Закрываю кран и снова к толчку — нельзя все-таки обращаться так с мочевым пузырем. Уф-ф-ф… Через вентиляционную решетку слышно, как визгливая старуха выговаривает плаксивому младенцу. Потом там у них что-то громко падает. Болбочет где-то телик. Утро уже, наверное. Как любит уточнять в таких ситуациях Горшок, «утро делового человека»…
В глубине квартиры просыпается мобила. Раз за разом курлыкает одну и ту же коротенькую музыкальную фразу. Три… Четыре… Не берут. Шесть… Семь… Упорный кто-то… Нет, не взяли. Тишина.
Может, оно и к лучшему? Так ведь и подмывает срыть отсюда по-тихому, ни черта не выясняя и не объясняя… Вообще, если честно, не нравится мне все это. Почему память напрочь отшибло? Никогда, по-моему, еще такого не было. Словно клофелином угостили. Рогипнолом…
От с-сука — джинсы изгвазданы… Да здорово как… Между прочим, на блевотину похоже… Воняет мерзостно — но чем, непонятно. Кажется, все-таки не блевотина… Натя-ягиваю штаны на влажную кожу. Шарю по карманам. Билет на маршрутку. Куда это меня понесло на маршрутке?.. Короткое движение под поверхностью — бульк, и все… только круги пошли: неприятное какое-то, тревожное не то послевкусие, не то предчувствие… Ладно. Разберемся…
Так, одежды моей тут, в ванной, больше нет — придется выходить в большой мир босиком и топлесс. В большом мире полутемно — но не потому, что не рассвело, а потому, что коридор глухой и узкий. Старый, видимо, дом. Точно — первый раз я в этой квартире.

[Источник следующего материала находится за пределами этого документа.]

File: src/rtl/secuenciador_corte.sv
// Load/run sequencer in front of the 512x12 cut-pattern RAM: sequential load from address 0,
// then read-back with a valid/listo handshake until the end marker or the last address.
module secuenciador_corte
  import secuenciador_corte_pkg::*;
(
  input  logic                  clock_i,
  input  logic                  reset_i,
  input  logic                  iniciar_carga_i,
  input  logic                  cargar_valido_i,
  input  logic [ANCHO_DATO-1:0] cargar_dato_i,
  output logic                  cargar_listo_o,
  input  logic                  iniciar_corte_i,
  output logic                  palabra_valida_o,
  output logic [ANCHO_DATO-1:0] palabra_o,
  input  logic                  palabra_listo_i,
  output logic                  terminado_o,
  output logic                  error_desborde_o,
  output logic                  ocupado_o,
  output logic                  leer_escribir_memoria_o,
  output logic [ANCHO_DIR-1:0]  direccion_memoria_o,
  output logic [ANCHO_DATO-1:0] dato_escribir_memoria_o,
  input  logic [ANCHO_DATO-1:0] dato_leer_memoria_i,
  input  logic                  corte_terminado_i
);

  estado_e               estado_q, estado_d;
  logic [ANCHO_DIR-1:0]  ptr_q, ptr_d;
  logic [ANCHO_DATO-1:0] palabra_q, palabra_d;
  logic                  valida_q, valida_d;
  logic                  terminado_q, terminado_d;
  logic                  error_q, error_d;
  logic                  acepta;

  // Gated by reset so a word presented in the reset cycle is never written.
  assign acepta = (estado_q == StCarga) && cargar_valido_i && !reset_i;

  always_ff @(posedge clock_i) begin
    if (reset_i) begin
      estado_q    <= StReposo;
      ptr_q       <= '0;
      palabra_q   <= '0;
      valida_q    <= 1'b0;
      terminado_q <= 1'b0;
      error_q     <= 1'b0;
    end else begin
      estado_q    <= estado_d;
      ptr_q       <= ptr_d;
      palabra_q   <= palabra_d;
      valida_q    <= valida_d;
      terminado_q <= terminado_d;
      error_q     <= error_d;
    end
  end

  always_comb begin
    estado_d    = estado_q;
    ptr_d       = ptr_q;
    palabra_d   = palabra_q;
    valida_d    = valida_q;
    terminado_d = 1'b0;
    error_d     = error_q;

    unique case (estado_q)
      StReposo: begin
        if (iniciar_carga_i) begin
          estado_d = StCarga;
          ptr_d    = '0;
          error_d  = 1'b0;
        end else if (iniciar_corte_i) begin
          estado_d = StLeer;
          ptr_d    = '0;
          error_d  = 1'b0;
        end
      end

      StCarga: begin
        if (acepta) begin
          if (ptr_q == DIR_ULTIMA) begin
            error_d  = 1'b1;
            estado_d = StReposo;
          end else if (cargar_dato_i == MARCA_FIN) begin
            estado_d = StReposo;
          end else begin
            ptr_d = ptr_q + 1'b1;
          end
        end
      end

      StLeer:   estado_d = StEspera;
      StEspera: estado_d = StEvalua;

      StEvalua: begin
        if (corte_terminado_i) begin
          terminado_d = 1'b1;
          estado_d    = StReposo;
        end else begin
          palabra_d = dato_leer_memoria_i;
          valida_d  = 1'b1;
          estado_d  = StPresenta;
        end
      end

      StPresenta: begin
        if (palabra_listo_i) begin
          valida_d = 1'b0;
          if (ptr_q == DIR_ULTIMA) begin
            error_d     = 1'b1;
            terminado_d = 1'b1;
            estado_d    = StReposo;
          end else begin
            ptr_d    = ptr_q + 1'b1;
            estado_d = StLeer;
          end
        end
      end

      default: estado_d = StReposo;
    endcase
  end

  assign cargar_listo_o          = acepta;
  assign leer_escribir_memoria_o = acepta;
  assign dato_escribir_memoria_o = acepta ? cargar_dato_i : '0;
  // Pointer drives the RAM in every active state, so the read address stays put while waiting.
  assign direccion_memoria_o     = (estado_q == StReposo) ? '0 : ptr_q;
  assign ocupado_o               = (estado_q != StReposo);
  assign palabra_valida_o        = valida_q;
  assign palabra_o               = palabra_q;
  assign terminado_o             = terminado_q;
  assign error_desborde_o        = error_q;

endmodule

Майка моя валяется перед дверью в ванную — как тряпка, ноги вытирать. Собственно, тряпка и есть. Весь перед в той же самой бурой пакости, что и джинсы. Или все-таки это у меня вышло так удачно себя облевать?.. С отвращением надеваю — че еще делать. Налево — темная прихожая, направо — залитая солнцем кухня. Очень хочется податься налево и, пока никто не заметил… Но привычка заставляет прошлепать на кухню — там могло остаться.
Щурюсь от прямого солнца: широкого, горячего, отскакивающего от бутылок. Да, блин, погуляли… А-а, с-собака! Это еще что?.. Мать твою. Осколки. До крови, черт… Посуду какую-то раскокали… Окно невысоко: второй, видимо, этаж. Громадные кусты сирени, незнакомый двор, мусорные баки.
…На столе — стакан с окурками. И тут же всплывает — очень четко, но вне какой бы то ни было связи с предыдущим и последующим: этот стакан, высокий, узкий — и поднимающаяся из него тонкая, ровная, идеально вертикальная струйка белого дыма. Мне еще как обычно подумалось: кадр!..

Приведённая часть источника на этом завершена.